SUPPLIED MATERIAL:

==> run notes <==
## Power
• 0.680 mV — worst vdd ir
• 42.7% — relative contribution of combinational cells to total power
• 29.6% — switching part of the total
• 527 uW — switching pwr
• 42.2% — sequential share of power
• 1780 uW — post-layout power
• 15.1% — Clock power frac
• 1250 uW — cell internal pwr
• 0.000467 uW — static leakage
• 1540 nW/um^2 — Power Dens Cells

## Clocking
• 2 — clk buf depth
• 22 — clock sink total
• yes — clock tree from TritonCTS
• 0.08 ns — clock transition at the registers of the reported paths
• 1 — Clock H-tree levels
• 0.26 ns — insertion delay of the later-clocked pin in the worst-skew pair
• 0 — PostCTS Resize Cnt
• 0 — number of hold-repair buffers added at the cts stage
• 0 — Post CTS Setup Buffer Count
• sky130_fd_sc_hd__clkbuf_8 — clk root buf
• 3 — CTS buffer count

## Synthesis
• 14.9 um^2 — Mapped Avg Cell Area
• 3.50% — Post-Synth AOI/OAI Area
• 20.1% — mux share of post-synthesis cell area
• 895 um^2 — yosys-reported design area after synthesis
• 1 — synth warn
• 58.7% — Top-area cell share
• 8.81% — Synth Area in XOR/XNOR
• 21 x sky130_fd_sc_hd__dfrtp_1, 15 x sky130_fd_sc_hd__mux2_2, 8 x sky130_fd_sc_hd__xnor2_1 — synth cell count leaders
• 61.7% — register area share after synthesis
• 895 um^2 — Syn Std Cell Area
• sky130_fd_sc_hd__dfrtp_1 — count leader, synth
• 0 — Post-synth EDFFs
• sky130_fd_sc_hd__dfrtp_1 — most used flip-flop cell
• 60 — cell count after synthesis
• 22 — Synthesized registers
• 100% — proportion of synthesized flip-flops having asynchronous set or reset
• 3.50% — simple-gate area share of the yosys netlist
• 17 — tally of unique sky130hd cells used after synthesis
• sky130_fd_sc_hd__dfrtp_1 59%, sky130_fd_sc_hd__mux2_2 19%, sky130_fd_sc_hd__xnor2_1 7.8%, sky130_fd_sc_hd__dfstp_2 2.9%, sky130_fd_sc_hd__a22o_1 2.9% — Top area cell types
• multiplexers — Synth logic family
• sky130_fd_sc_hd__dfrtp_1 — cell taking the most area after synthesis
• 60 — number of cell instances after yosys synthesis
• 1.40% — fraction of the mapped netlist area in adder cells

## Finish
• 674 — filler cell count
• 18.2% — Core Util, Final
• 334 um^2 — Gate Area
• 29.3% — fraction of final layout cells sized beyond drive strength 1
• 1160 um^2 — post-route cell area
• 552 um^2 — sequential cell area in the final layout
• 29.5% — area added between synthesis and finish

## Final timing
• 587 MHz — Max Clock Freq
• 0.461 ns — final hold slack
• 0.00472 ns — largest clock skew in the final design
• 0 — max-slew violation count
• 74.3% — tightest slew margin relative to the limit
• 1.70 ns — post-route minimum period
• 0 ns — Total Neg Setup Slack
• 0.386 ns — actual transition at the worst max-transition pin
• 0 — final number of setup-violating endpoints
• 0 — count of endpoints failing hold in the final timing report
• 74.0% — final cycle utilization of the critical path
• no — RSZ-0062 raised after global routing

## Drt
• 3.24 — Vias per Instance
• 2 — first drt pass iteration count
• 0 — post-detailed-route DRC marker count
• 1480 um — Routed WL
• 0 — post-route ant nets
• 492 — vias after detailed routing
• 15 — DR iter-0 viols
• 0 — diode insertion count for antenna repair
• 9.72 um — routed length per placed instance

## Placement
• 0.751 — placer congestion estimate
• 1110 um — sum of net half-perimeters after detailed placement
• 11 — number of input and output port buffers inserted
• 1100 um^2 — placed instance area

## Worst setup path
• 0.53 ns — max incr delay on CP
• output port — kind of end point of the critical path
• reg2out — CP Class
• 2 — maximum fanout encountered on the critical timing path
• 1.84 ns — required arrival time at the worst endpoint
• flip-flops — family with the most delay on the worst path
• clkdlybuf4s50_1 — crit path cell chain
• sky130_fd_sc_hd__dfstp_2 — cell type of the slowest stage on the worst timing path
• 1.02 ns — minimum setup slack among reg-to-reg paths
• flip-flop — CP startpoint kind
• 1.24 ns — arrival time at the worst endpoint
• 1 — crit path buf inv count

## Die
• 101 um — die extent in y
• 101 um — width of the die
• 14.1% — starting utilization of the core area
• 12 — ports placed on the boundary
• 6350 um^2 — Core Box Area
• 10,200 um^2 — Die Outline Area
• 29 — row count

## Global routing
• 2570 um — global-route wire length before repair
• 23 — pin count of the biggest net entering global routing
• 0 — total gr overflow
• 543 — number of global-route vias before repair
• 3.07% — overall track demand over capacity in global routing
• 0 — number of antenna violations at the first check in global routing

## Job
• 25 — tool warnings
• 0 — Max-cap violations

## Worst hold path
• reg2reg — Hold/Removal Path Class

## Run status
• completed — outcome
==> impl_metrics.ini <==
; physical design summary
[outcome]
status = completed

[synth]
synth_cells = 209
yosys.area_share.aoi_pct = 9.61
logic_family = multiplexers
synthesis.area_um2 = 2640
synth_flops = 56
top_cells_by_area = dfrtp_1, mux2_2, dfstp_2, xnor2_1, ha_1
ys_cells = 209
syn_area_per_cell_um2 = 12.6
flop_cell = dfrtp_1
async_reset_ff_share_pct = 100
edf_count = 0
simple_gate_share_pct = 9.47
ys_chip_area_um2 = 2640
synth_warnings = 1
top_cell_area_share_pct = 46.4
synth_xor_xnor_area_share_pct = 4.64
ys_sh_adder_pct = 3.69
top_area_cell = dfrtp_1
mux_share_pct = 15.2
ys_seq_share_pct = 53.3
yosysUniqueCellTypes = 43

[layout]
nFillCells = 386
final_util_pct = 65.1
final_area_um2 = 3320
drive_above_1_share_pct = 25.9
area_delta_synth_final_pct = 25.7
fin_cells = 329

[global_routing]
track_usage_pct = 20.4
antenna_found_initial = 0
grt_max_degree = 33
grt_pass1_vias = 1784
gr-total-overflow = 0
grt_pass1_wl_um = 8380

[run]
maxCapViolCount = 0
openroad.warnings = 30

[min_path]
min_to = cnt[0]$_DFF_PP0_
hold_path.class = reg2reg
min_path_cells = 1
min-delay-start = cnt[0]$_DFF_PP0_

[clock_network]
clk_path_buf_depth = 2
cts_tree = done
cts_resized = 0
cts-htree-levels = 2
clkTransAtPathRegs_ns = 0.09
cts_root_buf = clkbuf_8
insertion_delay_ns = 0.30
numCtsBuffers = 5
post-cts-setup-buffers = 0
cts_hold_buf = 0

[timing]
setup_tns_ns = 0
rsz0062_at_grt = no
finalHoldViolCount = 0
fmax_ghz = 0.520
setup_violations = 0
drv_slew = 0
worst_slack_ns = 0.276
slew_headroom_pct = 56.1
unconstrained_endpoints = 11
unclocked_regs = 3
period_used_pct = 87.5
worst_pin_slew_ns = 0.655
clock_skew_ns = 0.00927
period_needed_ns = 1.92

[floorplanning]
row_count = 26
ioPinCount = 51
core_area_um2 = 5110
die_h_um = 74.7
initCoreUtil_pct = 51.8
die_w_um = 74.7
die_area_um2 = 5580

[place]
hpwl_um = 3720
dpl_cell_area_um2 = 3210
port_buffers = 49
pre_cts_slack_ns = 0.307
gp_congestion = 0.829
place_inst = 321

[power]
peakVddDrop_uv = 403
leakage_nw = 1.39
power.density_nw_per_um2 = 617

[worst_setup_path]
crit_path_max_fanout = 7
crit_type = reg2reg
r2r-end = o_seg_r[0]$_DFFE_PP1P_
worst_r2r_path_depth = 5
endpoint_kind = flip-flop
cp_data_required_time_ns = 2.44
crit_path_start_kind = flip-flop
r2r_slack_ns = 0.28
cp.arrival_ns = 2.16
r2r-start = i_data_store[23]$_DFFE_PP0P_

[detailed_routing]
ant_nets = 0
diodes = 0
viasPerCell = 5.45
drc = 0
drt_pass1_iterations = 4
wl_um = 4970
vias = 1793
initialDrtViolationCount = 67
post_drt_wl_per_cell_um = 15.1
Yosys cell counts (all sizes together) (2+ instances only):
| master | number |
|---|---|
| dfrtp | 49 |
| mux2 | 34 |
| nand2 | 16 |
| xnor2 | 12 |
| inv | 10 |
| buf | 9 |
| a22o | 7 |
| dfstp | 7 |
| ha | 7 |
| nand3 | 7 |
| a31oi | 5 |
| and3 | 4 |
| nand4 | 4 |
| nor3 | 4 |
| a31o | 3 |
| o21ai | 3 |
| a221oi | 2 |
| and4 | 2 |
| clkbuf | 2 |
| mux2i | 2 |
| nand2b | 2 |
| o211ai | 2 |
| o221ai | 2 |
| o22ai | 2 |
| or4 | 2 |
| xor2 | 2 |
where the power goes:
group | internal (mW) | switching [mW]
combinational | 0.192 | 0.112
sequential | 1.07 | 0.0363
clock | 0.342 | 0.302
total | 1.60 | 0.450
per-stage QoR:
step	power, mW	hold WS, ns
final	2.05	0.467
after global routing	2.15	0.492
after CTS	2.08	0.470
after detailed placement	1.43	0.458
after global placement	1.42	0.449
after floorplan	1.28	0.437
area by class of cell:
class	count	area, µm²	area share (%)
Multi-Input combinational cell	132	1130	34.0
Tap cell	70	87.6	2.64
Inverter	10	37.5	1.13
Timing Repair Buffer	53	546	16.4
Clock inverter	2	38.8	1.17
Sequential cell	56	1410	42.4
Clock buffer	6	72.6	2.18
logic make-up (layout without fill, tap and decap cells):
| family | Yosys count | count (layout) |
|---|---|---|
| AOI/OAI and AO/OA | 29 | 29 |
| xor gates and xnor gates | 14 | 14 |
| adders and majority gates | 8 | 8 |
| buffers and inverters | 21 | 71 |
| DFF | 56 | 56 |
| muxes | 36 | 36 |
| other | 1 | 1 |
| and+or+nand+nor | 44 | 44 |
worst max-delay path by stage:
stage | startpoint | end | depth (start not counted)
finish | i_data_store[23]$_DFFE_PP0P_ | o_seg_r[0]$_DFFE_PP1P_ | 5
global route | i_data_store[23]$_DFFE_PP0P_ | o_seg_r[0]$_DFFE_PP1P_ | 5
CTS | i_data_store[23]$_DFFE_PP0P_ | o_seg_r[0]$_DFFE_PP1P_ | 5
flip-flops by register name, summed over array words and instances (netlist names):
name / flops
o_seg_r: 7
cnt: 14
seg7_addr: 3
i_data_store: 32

EXERCISE GOAL: The answer should be an exact copy of the lines from the first line of the data through the line with "0 — Post-synth EDFFs" and should contain nothing else.

SOLVED PROBLEM:
==> run notes <==
## Power
• 0.680 mV — worst vdd ir
• 42.7% — relative contribution of combinational cells to total power
• 29.6% — switching part of the total
• 527 uW — switching pwr
• 42.2% — sequential share of power
• 1780 uW — post-layout power
• 15.1% — Clock power frac
• 1250 uW — cell internal pwr
• 0.000467 uW — static leakage
• 1540 nW/um^2 — Power Dens Cells

## Clocking
• 2 — clk buf depth
• 22 — clock sink total
• yes — clock tree from TritonCTS
• 0.08 ns — clock transition at the registers of the reported paths
• 1 — Clock H-tree levels
• 0.26 ns — insertion delay of the later-clocked pin in the worst-skew pair
• 0 — PostCTS Resize Cnt
• 0 — number of hold-repair buffers added at the cts stage
• 0 — Post CTS Setup Buffer Count
• sky130_fd_sc_hd__clkbuf_8 — clk root buf
• 3 — CTS buffer count

## Synthesis
• 14.9 um^2 — Mapped Avg Cell Area
• 3.50% — Post-Synth AOI/OAI Area
• 20.1% — mux share of post-synthesis cell area
• 895 um^2 — yosys-reported design area after synthesis
• 1 — synth warn
• 58.7% — Top-area cell share
• 8.81% — Synth Area in XOR/XNOR
• 21 x sky130_fd_sc_hd__dfrtp_1, 15 x sky130_fd_sc_hd__mux2_2, 8 x sky130_fd_sc_hd__xnor2_1 — synth cell count leaders
• 61.7% — register area share after synthesis
• 895 um^2 — Syn Std Cell Area
• sky130_fd_sc_hd__dfrtp_1 — count leader, synth
• 0 — Post-synth EDFFs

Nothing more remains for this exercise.